COVID Warrior: Malibu’s Dr. Suzanne Donovan

Dr. Suzanne Donovan is a UCLA Professor of Medicine and Infectious Diseases expert who travels the world advising on outbreak control. At the end of last year, Donovan was a speaker at the 2019 Emerging Infections Conference in Kathmandu. At the time of her visit, Nepal was experiencing both scrub typhus and dengue outbreaks. The COVID19 epidemic occurred shortly thereafter in neighboring China.  Donovan took care of the first Los Angeles patients diagnosed with COVID and was a member of the Clinical COVID group that co-authored the CDC paper describing the initial COVID patients in the US.

Just before the COVID19 shutdown in March, I ran into Dr. Suzanne Donovan at the last local event the 90265 Magazine staff attended in person. “We need to talk” Donovan said to me in a worrisome tone. Fast forward 6 months later, and after the devastating toll the pandemic has taken globally, I was able to virtually sit down with the COVID warrior who was very candid about her disappointment in the U.S.’s intital response to the pandemic, and her thoughts for the future with COVID19. 

90265 Magazine: What is your Medical Opinion of COVID? Why do some people get sick and others have no symptoms?

SD: Globally, we have never seen this virus, SarsCoV-2, that causes COVID19 before — therefore we call it a novel, or new, coronavirus. Because this is a novel viral infection, most of us do not have preexisting experience or immunity to this virus. Even though most people will not get seriously ill when infected with this virus, there is still a large burden of disease in persons that do require hospitalization, due to chronic health conditions or advanced age. Eight out of ten deaths are in those 65 years or older—so communities or countries that have an older population will be disproportionately impacted. We also do not know the long-term complications from this virus. We do know that many of those infected have persistent symptoms months later after their initial infection.  

The clinical presentation of COVID is quite interesting—it appears to have a secondary inflammatory phase after initial infection that was initially recognized in those that are sick enough to be hospitalized. The spectrum of complications during this inflammatory phase may include respiratory failure, a hyper-coagulable state (increased tendency to form blood clots)  where potentially life-threatening clots form in the lung and other organs, renal (kidney) failure, myocarditis or inflammation of the heart and involvement of the brain with delirium or strokes. We know that persons with chronic medical problems, such as diabetes, obesity, cancer, pulmonary and cardiac problems are at higher risk for these complications. In addition, older age is an independent risk factor for doing poorly — including being admitted to the ICU on a ventilator and dying.

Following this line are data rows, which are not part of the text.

[config.mk]
export PLATFORM = sky130hd
export DESIGN_NAME = wcp_datapath
export DESIGN_NICKNAME = d
export VERILOG_FILES = /design/src/sv/wcp_pkg.sv /design/src/sv/wcp_datapath.sv
export SDC_FILE = /design/constraint.sdc
export NUM_CORES = 1
export LEC_CHECK = 0
export ABC_CLOCK_PERIOD_IN_PS = 77000
export BUFFER_PORTS_ARGS = -buffer_cell sky130_fd_sc_hd__buf_4
export CORE_ASPECT_RATIO = 0.75
export CORE_MARGIN = 4
export CORE_UTILIZATION = 45
export DETAILED_ROUTE_END_ITERATION = 7
export PLACE_DENSITY = 0.71
export SLEW_MARGIN = 10
export SYNTH_ARGS = -nofsm -noshare
export SYNTH_HDL_FRONTEND = slang
export SYNTH_SLANG_ARGS = --single-unit
[constraint.sdc]
create_clock -name vclk -period 77
set_input_delay 11.55 -clock vclk [all_inputs]
set_output_delay 11.55 -clock vclk [all_outputs]
set_load 0.01 [all_outputs]
[src/sv/wcp_pkg.sv]
// ----------------------------------------------------------------------------
// wcp_pkg
// Shared constants, register map, wall case codes and configuration types
// for the wall centering PID unit.
// ----------------------------------------------------------------------------
package wcp_pkg;

  localparam int DIST_BITS      = 11;
  localparam int GAIN_FRAC_BITS = 8;

  localparam int GAIN_W     = 12;
  localparam int CORR_W     = 8;
  localparam int PWM_W      = 8;
  localparam int CASE_W     = 3;
  localparam int ESUM_W     = 9;
  localparam int HELD_W     = 9;
  localparam int SUM_LIMIT  = 200;
  localparam int PWM_MAX    = 255;

  localparam int APB_DATA_W = 32;
  localparam int APB_ADDR_W = 5;
  localparam int REG_IDX_W  = 3;

  localparam logic [REG_IDX_W-1:0] REG_ENABLE         = 3'd0;
  localparam logic [REG_IDX_W-1:0] REG_GAIN_P         = 3'd1;
  localparam logic [REG_IDX_W-1:0] REG_GAIN_I         = 3'd2;
  localparam logic [REG_IDX_W-1:0] REG_GAIN_D         = 3'd3;
  localparam logic [REG_IDX_W-1:0] REG_MAX_CORRECTION = 3'd4;
  localparam logic [REG_IDX_W-1:0] REG_CENTER_TARGET  = 3'd5;
  localparam logic [REG_IDX_W-1:0] REG_VALID_MIN      = 3'd6;
  localparam logic [REG_IDX_W-1:0] REG_VALID_MAX      = 3'd7;

  localparam logic [CASE_W-1:0] CASE_DISABLED  = 3'd0;
  localparam logic [CASE_W-1:0] CASE_HOLD      = 3'd1;
  localparam logic [CASE_W-1:0] CASE_BOTH_OPEN = 3'd2;
  localparam logic [CASE_W-1:0] CASE_LEFT_OPEN = 3'd3;
  localparam logic [CASE_W-1:0] CASE_RIGHT_OPEN = 3'd4;
  localparam logic [CASE_W-1:0] CASE_TWO_WALLS = 3'd5;

  localparam logic              RST_ENABLE         = 1'b1;
  localparam logic [GAIN_W-1:0] RST_GAIN_P         = 12'd512;
  localparam logic [GAIN_W-1:0] RST_GAIN_I         = 12'd0;
  localparam logic [GAIN_W-1:0] RST_GAIN_D         = 12'd128;
  localparam logic [CORR_W-1:0] RST_MAX_CORRECTION = 8'd60;
  localparam int                RST_CENTER_TARGET  = 90;
  localparam int                RST_VALID_MIN      = 20;
  localparam int                RST_VALID_MAX      = 400;

  typedef struct packed {
    logic              enable;
    logic [GAIN_W-1:0] gain_p;
    logic [GAIN_W-1:0] gain_i;
    logic [GAIN_W-1:0] gain_d;
    logic [CORR_W-1:0] max_correction;
  } ctrl_cfg_t;

endpackage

“We are just 6 months into the pandemic – the learning curve has been steep”

There is much discussion about the uniqueness of COVID19  causing a spectrum of disease from many cases being asymptomatic to life-threatening complications—and we are still learning about the underlying processes leading to the clinical manifestations.  But is this unique to see a variable presentation? I travel all over the world and never get traveller’s diarrhea, but others consistently get gastroenteritis.  

Valley fever, caused by a soil fungus (coccidiomycosis) causes mild symptoms in over 90% of those infected, while others develop life-threatening infections.  People may be reinfected with the flu or other common respiratory viruses in one season or develop chicken pox more than once. The spectrum of disease between individuals is one of the interesting facets of the complex exposure-host-immune response to an infection.  We are just 6 months into this pandemic — the learning curve has been steep and the infodemic or explosion of research and publications unprecedented.  The next 6 months will tell us even more about the infectious dose, immune response, reinfection risk and how effective a vaccine will be.  We will also have a better idea of the frequency and type of long-term complications after initial infection.

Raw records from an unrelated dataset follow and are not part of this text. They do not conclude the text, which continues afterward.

--- src/sv/wcp_regs.sv ---
// ----------------------------------------------------------------------------
// wcp_regs
// APB-style configuration register file with a state clear pulse on any
// write to the enable register.
// ----------------------------------------------------------------------------
module wcp_regs
  import wcp_pkg::*;
#(
  parameter int DistBits = DIST_BITS
) (
  input  logic                  clk_i,
  input  logic                  rst_ni,
  input  logic                  psel,
  input  logic                  penable,
  input  logic                  pwrite,
  input  logic [APB_ADDR_W-1:0] paddr,
  input  logic [APB_DATA_W-1:0] pwdata,
  output logic [APB_DATA_W-1:0] prdata,
  output logic                  pready,
  output ctrl_cfg_t             ctrl_cfg_o,
  output logic [DistBits-1:0]   center_target_o,
  output logic [DistBits-1:0]   valid_min_o,
  output logic [DistBits-1:0]   valid_max_o,
  output logic                  clear_o
);

  ctrl_cfg_t             ctrl_q;
  logic [DistBits-1:0]   center_q;
  logic [DistBits-1:0]   vmin_q;
  logic [DistBits-1:0]   vmax_q;
  logic                  wr_en;
  logic [REG_IDX_W-1:0]  idx;

  assign pready = 1'b1;
  assign wr_en  = psel & penable & pwrite;
  assign idx    = paddr[APB_ADDR_W-1:2];

  always_ff @(posedge clk_i or negedge rst_ni) begin
    if (!rst_ni) begin
      ctrl_q.enable         <= RST_ENABLE;
      ctrl_q.gain_p         <= RST_GAIN_P;
      ctrl_q.gain_i         <= RST_GAIN_I;
      ctrl_q.gain_d         <= RST_GAIN_D;
      ctrl_q.max_correction <= RST_MAX_CORRECTION;
      center_q              <= DistBits'(RST_CENTER_TARGET);
      vmin_q                <= DistBits'(RST_VALID_MIN);
      vmax_q                <= DistBits'(RST_VALID_MAX);
    end else if (wr_en) begin
      case (idx)
        REG_ENABLE:         ctrl_q.enable         <= pwdata[0];
        REG_GAIN_P:         ctrl_q.gain_p         <= pwdata[GAIN_W-1:0];
        REG_GAIN_I:         ctrl_q.gain_i         <= pwdata[GAIN_W-1:0];
        REG_GAIN_D:         ctrl_q.gain_d         <= pwdata[GAIN_W-1:0];
        REG_MAX_CORRECTION: ctrl_q.max_correction <= pwdata[CORR_W-1:0];
        REG_CENTER_TARGET:  center_q              <= pwdata[DistBits-1:0];
        REG_VALID_MIN:      vmin_q                <= pwdata[DistBits-1:0];
        REG_VALID_MAX:      vmax_q                <= pwdata[DistBits-1:0];
        default: ;
      endcase
    end
  end

  always_comb begin
    case (idx)
      REG_ENABLE:         prdata = APB_DATA_W'(ctrl_q.enable);
      REG_GAIN_P:         prdata = APB_DATA_W'(ctrl_q.gain_p);
      REG_GAIN_I:         prdata = APB_DATA_W'(ctrl_q.gain_i);
      REG_GAIN_D:         prdata = APB_DATA_W'(ctrl_q.gain_d);
      REG_MAX_CORRECTION: prdata = APB_DATA_W'(ctrl_q.max_correction);
      REG_CENTER_TARGET:  prdata = APB_DATA_W'(center_q);
      REG_VALID_MIN:      prdata = APB_DATA_W'(vmin_q);
      REG_VALID_MAX:      prdata = APB_DATA_W'(vmax_q);
      default:            prdata = '0;
    endcase
  end

  assign clear_o         = wr_en && (idx == REG_ENABLE);
  assign ctrl_cfg_o      = ctrl_q;
  assign center_target_o = center_q;
  assign valid_min_o     = vmin_q;
  assign valid_max_o     = vmax_q;

endmodule

--- config.mk ---
export PLATFORM = sky130hd
export DESIGN_NAME = wcp_regs
export DESIGN_NICKNAME = d
export VERILOG_FILES = /design/src/sv/wcp_pkg.sv /design/src/sv/wcp_regs.sv
export SDC_FILE = /design/constraint.sdc
export NUM_CORES = 1
export LEC_CHECK = 0
export ABC_AREA = 1
export BUFFER_PORTS_ARGS = -buffer_cell sky130_fd_sc_hd__clkbuf_2
export CAP_MARGIN = 10
export CORE_MARGIN = 2
export CORE_UTILIZATION = 54
export CTS_BUF_LIST = sky130_fd_sc_hd__clkbuf_8
export DETAILED_ROUTE_END_ITERATION = 8
export GPL_TIMING_DRIVEN = 0
export PLACE_DENSITY = 0.95
export SYNTH_ARGS = -nofsm -noshare
export SYNTH_HDL_FRONTEND = slang
export SYNTH_SLANG_ARGS = --single-unit
--- constraint.sdc ---
create_clock -name clk_i -period 2.3 [get_ports clk_i]
set_input_delay 0.575 -clock clk_i [delete_from_list [all_inputs] [get_ports clk_i]]
set_output_delay 0.575 -clock clk_i [all_outputs]
set_load 0.01 [all_outputs]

90265 Magazine: What went wrong in your opinion?

SD: This is the largest respiratory pandemic in over 100 years since the 1918 flu pandemic—and we were not prepared.  The US has been impacted the greatest by COVID cases — with the largest number of reported cases and deaths. 

I was on a podcast at the end of last year and discussed the next pandemic in the context of global changes and the under-resourcing of international agencies such as the World Health Organization and our own public health system. Globally, there is no robust integrated surveillance system with rapid diagnostic technologies in high risk areas that could quickly detect and communicate early emergence of novel viruses.  These infections happen all the time — we just don’t know about it as it may occur in a remote area or it is a dead-end infection without epidemic potential.  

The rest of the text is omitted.